Basque <ibili>

Miguel Carrasquer Vidal mcv at wxs.nl
Wed Feb 2 07:17:39 UTC 2000


larryt at cogs.susx.ac.uk (Larry Trask) wrote:

>Miguel Carrasquer Vidal writes:

>> Given Mitxelena's reconstruction of "fortis" consonants and your
>> interpretation of them as geminates, wouldn't it be preferrable
>> to derive:

>>  gurdi + bil > gurdbil > gurbbil > gurpil
>>  ogi   + bil > ogbil   > obbil   > opil    ?

>I formerly favored this view myself, and I would very much like to favor
>it now.  Unfortunately, I can't, because the evidence is against it.

>One piece in particular.  The Basque word <errepide> 'highway' is a
>transparent compound of <errege> 'king' and <bide> 'road'.  The final /e/
>of the first element is lost regularly.  The analysis suggested above
>would require *<errege-bide> --> *<erreg-bide> --> *<errebbide> -->
><errepide>.  But the word is explicitly recorded in the medieval (early
>12th-century) Fuero General of Navarra as <erret bide>:

>Libro III, tit.
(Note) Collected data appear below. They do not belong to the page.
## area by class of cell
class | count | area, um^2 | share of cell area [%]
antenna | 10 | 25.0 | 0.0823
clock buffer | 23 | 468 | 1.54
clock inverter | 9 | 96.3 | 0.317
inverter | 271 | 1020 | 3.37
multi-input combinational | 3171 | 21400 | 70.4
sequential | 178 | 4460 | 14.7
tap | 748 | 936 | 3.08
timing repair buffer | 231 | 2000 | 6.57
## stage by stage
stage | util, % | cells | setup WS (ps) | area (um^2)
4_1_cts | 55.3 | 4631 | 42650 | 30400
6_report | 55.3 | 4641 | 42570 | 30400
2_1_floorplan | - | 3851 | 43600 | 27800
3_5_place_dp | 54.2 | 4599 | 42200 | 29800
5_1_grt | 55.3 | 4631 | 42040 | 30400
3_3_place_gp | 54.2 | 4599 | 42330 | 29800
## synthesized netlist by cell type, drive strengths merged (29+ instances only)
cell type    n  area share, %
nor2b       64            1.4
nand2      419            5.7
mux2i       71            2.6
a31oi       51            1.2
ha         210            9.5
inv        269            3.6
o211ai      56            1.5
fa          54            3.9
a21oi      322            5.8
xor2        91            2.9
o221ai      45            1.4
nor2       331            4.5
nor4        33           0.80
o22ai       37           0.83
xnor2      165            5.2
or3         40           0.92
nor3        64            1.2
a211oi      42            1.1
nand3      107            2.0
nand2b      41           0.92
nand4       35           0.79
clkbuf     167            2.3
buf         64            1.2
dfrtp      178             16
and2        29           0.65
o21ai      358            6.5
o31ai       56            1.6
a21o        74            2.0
==> design.v <==
module FullAdderModule(
  input   io_a,
  input   io_b,
  input   io_cin,
  output  io_sum,
  output  io_cout
);
  assign io_sum = io_a ^ io_b ^ io_cin;  
  assign io_cout = io_a & io_b | io_b & io_cin | io_a & io_cin;  
endmodule
module Adder4Module(
  input        clk,
  input        reset,
  input  [3:0] io_A,
  input  [3:0] io_B,
  input        io_Cin,
  output [3:0] io_Sum,
  output       io_Cout
);
  wire  Adder0_io_a;  
  wire  Adder0_io_b;  
  wire  Adder0_io_cin;  
  wire  Adder0_io_sum;  
  wire  Adder0_io_cout;  
  wire  Adder1_io_a;  
  wire  Adder1_io_b;  
  wire  Adder1_io_cin;  
  wire  Adder1_io_sum;  
  wire  Adder1_io_cout;  
  wire  Adder2_io_a;  
  wire  Adder2_io_b;  
  wire  Adder2_io_cin;  
  wire  Adder2_io_sum;  
  wire  Adder2_io_cout;  
  wire  Adder3_io_a;  
  wire  Adder3_io_b;  
  wire  Adder3_io_cin;  
  wire  Adder3_io_sum;  
  wire  Adder3_io_cout;  
  wire [2:0] s2 = {Adder2_io_sum,Adder1_io_sum,Adder0_io_sum};  
  FullAdderModule Adder0 (  
    .io_a(Adder0_io_a),
    .io_b(Adder0_io_b),
    .io_cin(Adder0_io_cin),
    .io_sum(Adder0_io_sum),
    .io_cout(Adder0_io_cout)
  );
  FullAdderModule Adder1 (  
    .io_a(Adder1_io_a),
    .io_b(Adder1_io_b),
    .io_cin(Adder1_io_cin),
    .io_sum(Adder1_io_sum),
    .io_cout(Adder1_io_cout)
  );
  FullAdderModule Adder2 (  
    .io_a(Adder2_io_a),
    .io_b(Adder2_io_b),
    .io_cin(Adder2_io_cin),
    .io_sum(Adder2_io_sum),
    .io_cout(Adder2_io_cout)
  );
  FullAdderModule Adder3 (  
    .io_a(Adder3_io_a),
    .io_b(Adder3_io_b),
    .io_cin(Adder3_io_cin),
    .io_sum(Adder3_io_sum),
    .io_cout(Adder3_io_cout)
  );
  assign io_Sum = {Adder3_io_sum,s2};  
  assign io_Cout = Adder3_io_cout;  
  assign Adder0_io_a = io_A[0];  
  assign Adder0_io_b = io_B[0];  
  assign Adder0_io_cin = io_Cin;  
  assign Adder1_io_a = io_A[1];  
  assign Adder1_io_b = io_B[1];  
  assign Adder1_io_cin = Adder0_io_cout;  
  assign Adder2_io_a = io_A[2];  
  assign Adder2_io_b = io_B[2];  
  assign Adder2_io_cin = Adder1_io_cout;  
  assign Adder3_io_a = io_A[3];  
  assign Adder3_io_b = io_B[3];  
  assign Adder3_io_cin = Adder2_io_cout;  
  initial begin
    $dumpfile("VCD_File.vcd");
    $dumpvars;
  end
endmodule
==> run.sh <==
#!/bin/bash
# OpenROAD 26Q1-2900-gdf79404cd8, Yosys 0.63+post, stock flow scripts
make -C /OpenROAD-flow-scripts/flow DESIGN_CONFIG=/design/flow/config.mk WORK_HOME=/design/flow/orfs finish
==> config.mk <==
export PLATFORM = sky130hd
export DESIGN_NAME = Adder4Module
export DESIGN_NICKNAME = Adder4Module
export VERILOG_FILES = /design/flow/design.v
export SDC_FILE = /design/flow/constraint.sdc
export NUM_CORES = 4
export LEC_CHECK = 1
export CORE_AREA = 10 10 70 70
export DIE_AREA = 0 0 80 80
==> constraint.sdc <==
current_design Adder4Module

set clk_period 2.3
set clk_io_pct 0.2

create_clock -name clk0 -period $clk_period

set non_clock_inputs [all_inputs -no_clocks]
set_input_delay [expr $clk_period * $clk_io_pct] -clock clk0 $non_clock_inputs
set_output_delay [expr $clk_period * $clk_io_pct] -clock clk0 [all_outputs]
==> tab_implementation.tex <==
% Auto-generated results table
\begin{tabular}{lr}
\hline
Metric & Value \\
\hline
\multicolumn{2}{l}{\textbf{Global routing}} \\
\quad Global-route wire length before repair & 903 um \\
\quad GRT Residual Overflow & 0 \\
\quad Number of antenna violations at the first check in global routing & 0 \\
\quad Via count of the first global-routing pass & about 170 \\
\quad Largest net degree at the start of global routing & 2 \\
\quad Total Routing Usage GR & 1.79\% \\
\multicolumn{2}{l}{\textbf{Worst hold path}} \\
\quad Path type of the worst min-delay path & input pin to primary output \\
\multicolumn{2}{l}{\textbf{STA}} \\
\quad Setup TNS & -0.275 ns \\
\quad Min cycle time layout & 2.56 ns \\
\quad Hold WS & 1.55 ns \\
\quad Max Clock Freq & 390 MHz \\
\quad Final Cycle Share & 112\% \\
\quad Post-route setup slack & -0.265 ns \\
\quad Headroom to the max-slew limit & about 93\% \\
\quad Finish-stage setup viols & 2 \\
\quad Number of pins exceeding their max-slew limit in the final report & 0 \\
\quad Setup repair after global routing missed its margin & yes \\
\quad Final tally of hold violations & 0 \\
\quad Worst-margin pin slew & 0.112 ns \\
\multicolumn{2}{l}{\textbf{Final layout}} \\
\quad Relative area change from synthesis to final layout & 119\% \\
\quad Final design utilization & around a tenth \\
\quad Final sequential cell count & 0 \\
\quad CLK BUF & 0 \\
\quad Area taken by flip-flops and latches & 0 sq um \\
\quad Non-Filler Cell Area, Final & around 320 sq um \\
\quad Most instantiated logic cell after routing & sky130\_fd\_sc\_hd\_\_clkdlybuf4s50\_1 \\
\quad Layout cells sized above 1 & 60.7\% \\
\quad Multi-input combinational cell area & 90.1 sq um \\
\quad Filler cells & approximately 410 \\
\quad Most used cells in the layout excluding fill and tap cells & 5 x sky130\_fd\_sc\_hd\_\_clkdlybuf4s50\_1, 4 x sky130\_fd\_sc\_hd\_\_inv\_2, 4 x sky130\_fd\_sc\_hd\_\_fa\_2, 4 x sky130\_fd\_sc\_hd\_\_buf\_6 \\
\multicolumn{2}{l}{\textbf{Floorplanning}} \\
\quad Width of the die & 80 um \\
\quad I/O pin total & 16 \\
\quad DIE AREA & 6400 sq um \\
\quad Number of placement rows & 21 \\
\quad Core Footprint & approximately 3400 sq um \\
\quad Core Density at Floorplan & 4.32\% \\
\quad Chip Height & about 80 um \\
\multicolumn{2}{l}{\textbf{Synth}} \\
\quad Number of cells in the yosys synthesis report & 18 \\
\quad Area contributors post-synth & sky130\_fd\_sc\_hd\_\_fa\_1 54\%, sky130\_fd\_sc\_hd\_\_inv\_1 25\%, sky130\_fd\_sc\_hd\_\_buf\_4 20\% \\
\quad Area share, top type & 54.2\% \\
\quad Post-synth area from yosys stat & 148 sq um \\
\quad Number of instances in the synthesized netlist & 18 \\
\quad Distinct lib cells used & 3 \\
\quad Netlist area before placement & about 150 sq um \\
\quad Yosys warning total & 3 \\
\quad Avg Cell Area, Syn & $\sim$8.2 sq um \\
\quad Proportion of synthesized chip area in sequential cells & 0\% \\
\quad Largest area contributor in the netlist & sky130\_fd\_sc\_hd\_\_fa\_1 \\
\multicolumn{2}{l}{\textbf{Run}} \\
\quad Max capacitance violation total & 0 \\
\quad Count of tool warnings & 37 \\
\multicolumn{2}{l}{\textbf{CTS}} \\
\quad Total of hold buffers inserted after clock tree synthesis & 0 \\
\multicolumn{2}{l}{\textbf{Routing}} \\
\quad Post-detailed-route wirelength per cell & 6.78 um \\
\quad DR DRC count & 0 \\
\quad Remaining number of nets flagged by the antenna check after routing & 0 \\
\quad Iteration tally of the first detailed-router pass & 1 \\
\quad Per-cell via count in the routed design & 1.55 \\
\quad Routed Wire Length & 502 um \\
\quad Total inserted antenna cells & 0 \\
\quad Initial DRC count & 0 \\
\quad Via count & 115 \\
\multicolumn{2}{l}{\textbf{Status}} \\
\quad Outcome & finished, violations left \\
\quad Violated checks & setup timing \\
\multicolumn{2}{l}{\textbf{Power}} \\
\quad Power consumption & 0.0621 mW \\
\quad Power share of the sequential group & 0\% \\
\quad Power Internal & 0.0404 mW \\
\quad Worst IR drop on VDD & around 0.036 mV \\
\quad Share of total power in combinational logic & 100.0\% \\
\quad Net switching component of the power & about 0.022 mW \\
\quad Switching share of total power & 34.8\% \\
\quad Share of total power in the clock network & 0\% \\
\quad Total power divided by cell area & approximately 190 nW/um\^{}2 \\
\quad Leakage power total & roughly 0.14 nW \\
\multicolumn{2}{l}{\textbf{Critical path}} \\
\quad Critical Path RT & 1.84 ns \\
\quad Type of the setup path with the least slack & input pin to primary output \\
\quad Critical path fanouts, max & 1 \\
\quad Setup crit end kind & primary output \\
\quad Kind of start point of the critical path & input pin \\
\quad Critical path data arrival time & 2.10 ns \\
\multicolumn{2}{l}{\textbf{Placed design}} \\
\quad Standard cell area after detailed placement & 320 sq um \\
\quad Number of I/O port buffers & 14 \\
\quad RD Place Congestion & approximately 0.66 \\
\hline
\end{tabular}
==> cells by family after synthesis <==
kind of cell	count (synthesis)	share of synthesized area [%]
adder cells (fa/ha/maj)	4	54.2
buffers and inverters	14	45.8
==> metrics by stage <==
step                cells  worst slack, ns
detailed placement     74            -1.01
finish                 74           -0.265
floorplan              18           -0.122
global route           74           -0.343
CTS                    74           -0.326
global placement       74           -0.993
==> area by class of cell <==
cell class / count / area share [%]
inverter: 10 / 13.9
multi-input combinational: 4 / 27.8
tap: 46 / 17.8
timing repair buffer: 14 / 40.5
==> path summary, 6_finish.rpt <==
path	from	endpoint	depth (start not counted)
worst max-delay path	io_A[0]	io_Sum[3]	10
worst min-delay path	io_B[1]	io_Sum[1]	3
==> routing by layer <==
| metal | wire [um] | share of wire (%) | global-route usage, % | up-vias |
|---|---|---|---|---|
| li1 | - | - | - | 60 |
| met1 | 216 | 43 | 2.28 | 46 |
| met2 | 184 | 37 | 2.49 | 9 |
| met3 | 101 | 20 | 1.36 | 0 |
| met4 | 0 | 0 | 0 | 0 |
| met5 | 0 | 0 | 0 | - |
==> cells in the mapped netlist <==
cell / n
sky130_fd_sc_hd__fa_1: 4
sky130_fd_sc_hd__buf_4: 4
sky130_fd_sc_hd__inv_1: 10
==> power by group through the flow <==
stage / logic [mW] / registers (mW) / clock network [mW]
finish: 0.0621 / 0 / 0
global route: 0.0737 / 0 / 0
CTS: 0.0573 / 0 / 0
==> repair_timing <==
item,in CTS,in global routing
setup buffers,0,0
pin swaps,4,4
endpoints found under the setup margin,5,3
gates resized,32,6
==> worst max-delay path, cell delays in order <==
cell	delay, ns
sky130_fd_sc_hd__buf_6	0.10
sky130_fd_sc_hd__inv_4	0.04
sky130_fd_sc_hd__fa_2	0.19
sky130_fd_sc_hd__inv_2	0.04
sky130_fd_sc_hd__fa_2	0.33
sky130_fd_sc_hd__fa_2	0.34
sky130_fd_sc_hd__inv_2	0.06
sky130_fd_sc_hd__fa_2	0.42
sky130_fd_sc_hd__inv_2	0.06
sky130_fd_sc_hd__buf_6	0.08
Power is estimated from default activity; no workload was simulated.
==> ./design.v <==
package definition_pkg;
  parameter IM_DEPTH = 64;
  parameter RF_DEPTH = 32;
  parameter SM_DEPTH = 32;
  parameter R_TYPE = 7'b0110011;
  parameter I_TYPE = 7'b0010011;
  parameter LOAD   = 7'b0000011;
  parameter STORE  = 7'b0100011;
  parameter STALL_CYCELS = 4;  
endpackage
==> flow/design.v <==
module alu16 (
  input  wire [15:0] A,      
  input  wire [15:0] B,      
  input  wire [2:0]  Op,     
  input  wire        Cin,    
  output wire [15:0] Y,      
  output wire        Cout    
);
  wire [7:0] A_low  = A[7:0];
  wire [7:0] A_high = A[15:8];
  wire [7:0] B_low  = B[7:0];
  wire [7:0] B_high = B[15:8];
  wire [7:0] Y_low, Y_high;
  wire       C_middle;       
  wire shift_bit_right = (Op == 3'b110) ? A_high[0] : 1'b0;   
  wire shift_bit_left  = (Op == 3'b101) ? A_low[7]  : 1'b0;   
  alu8 alu_low (
    .A(A_low),
    .B(B_low),
    .Op(Op),
    .Cin(Cin),
    .Y(Y_low),
    .Cout(C_middle)
  );
  alu8 alu_high (
    .A(A_high),
    .B(B_high),
    .Op(Op),
    .Cin((Op == 3'b000 || Op == 3'b001) ? C_middle : 
         (Op == 3'b101) ? shift_bit_left : 
         (Op == 3'b110) ? 1'b0 : 1'b0),
    .Y(Y_high),
    .Cout(Cout)
  );
  assign Y = {Y_high, Y_low};
endmodule
module alu8 (
  input  wire [7:0] A,      
  input  wire [7:0] B,      
  input  wire [2:0] Op,     
  input  wire       Cin,    
  output reg  [7:0] Y,      
  output reg        Cout    
);
  reg [8:0] result;       
  always @(*) begin
    case (Op)
      3'b000: begin   
        result = A + B + Cin;
        Y = result[7:0];
        Cout = result[8];
      end
      3'b001: begin   
        result = A - B - Cin;
        Y = result[7:0];
        Cout = result[8];
      end
      3'b010: begin   
        Y = A & B;
        Cout = 0;
      end
      3'b011: begin   
        Y = A | B;
        Cout = 0;
      end
      3'b100: begin   
        Y = A ^ B;
        Cout = 0;
      end
      3'b101: begin   
        Y = A << 1;
        Cout = A[7];
      end
      3'b110: begin   
        Y = A >> 1;
        Cout = A[0];
      end
      3'b111: begin   
        Y = ~A;
        Cout = 0;
      end
      default: begin
        Y = A;
        Cout = 0;
      end
    endcase
  end
endmodule
==> flow/run.sh <==
#!/bin/bash
# OpenROAD 26Q1-2900-gdf79404cd8, Yosys 0.63+post, stock flow scripts
make -C /OpenROAD-flow-scripts/flow DESIGN_CONFIG=/design/flow/config.mk WORK_HOME=/design/flow/orfs finish
==> flow/config.mk <==
export PLATFORM = sky130hd
export DESIGN_NAME = alu16
export DESIGN_NICKNAME = alu16
export VERILOG_FILES = /design/flow/design.v
export SDC_FILE = /design/flow/constraint.sdc
export NUM_CORES = 4
export LEC_CHECK = 1
export CORE_UTILIZATION = 40
==> flow/constraint.sdc <==
current_design alu16

set clk_period 12.6
set clk_io_pct 0.2

create_clock -name clk0 -period $clk_period

set non_clock_inputs [all_inputs -no_clocks]
set_input_delay [expr $clk_period * $clk_io_pct] -clock clk0 $non_clock_inputs
set_output_delay [expr $clk_period * $clk_io_pct] -clock clk0 [all_outputs]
VII, cap. IV, p. 53:

>	"...en logares en la cayll, que dize el bascongado erret bide."

>This in fact is just one of several attestations of the form <erret(-)>, but
>it is the clearest one.  And this, to my mind, is enough to settle the
>matter.  Much as I might prefer the other analysis, the facts point clearly
>to a change of the first plosive ina plosive cluster to */t/.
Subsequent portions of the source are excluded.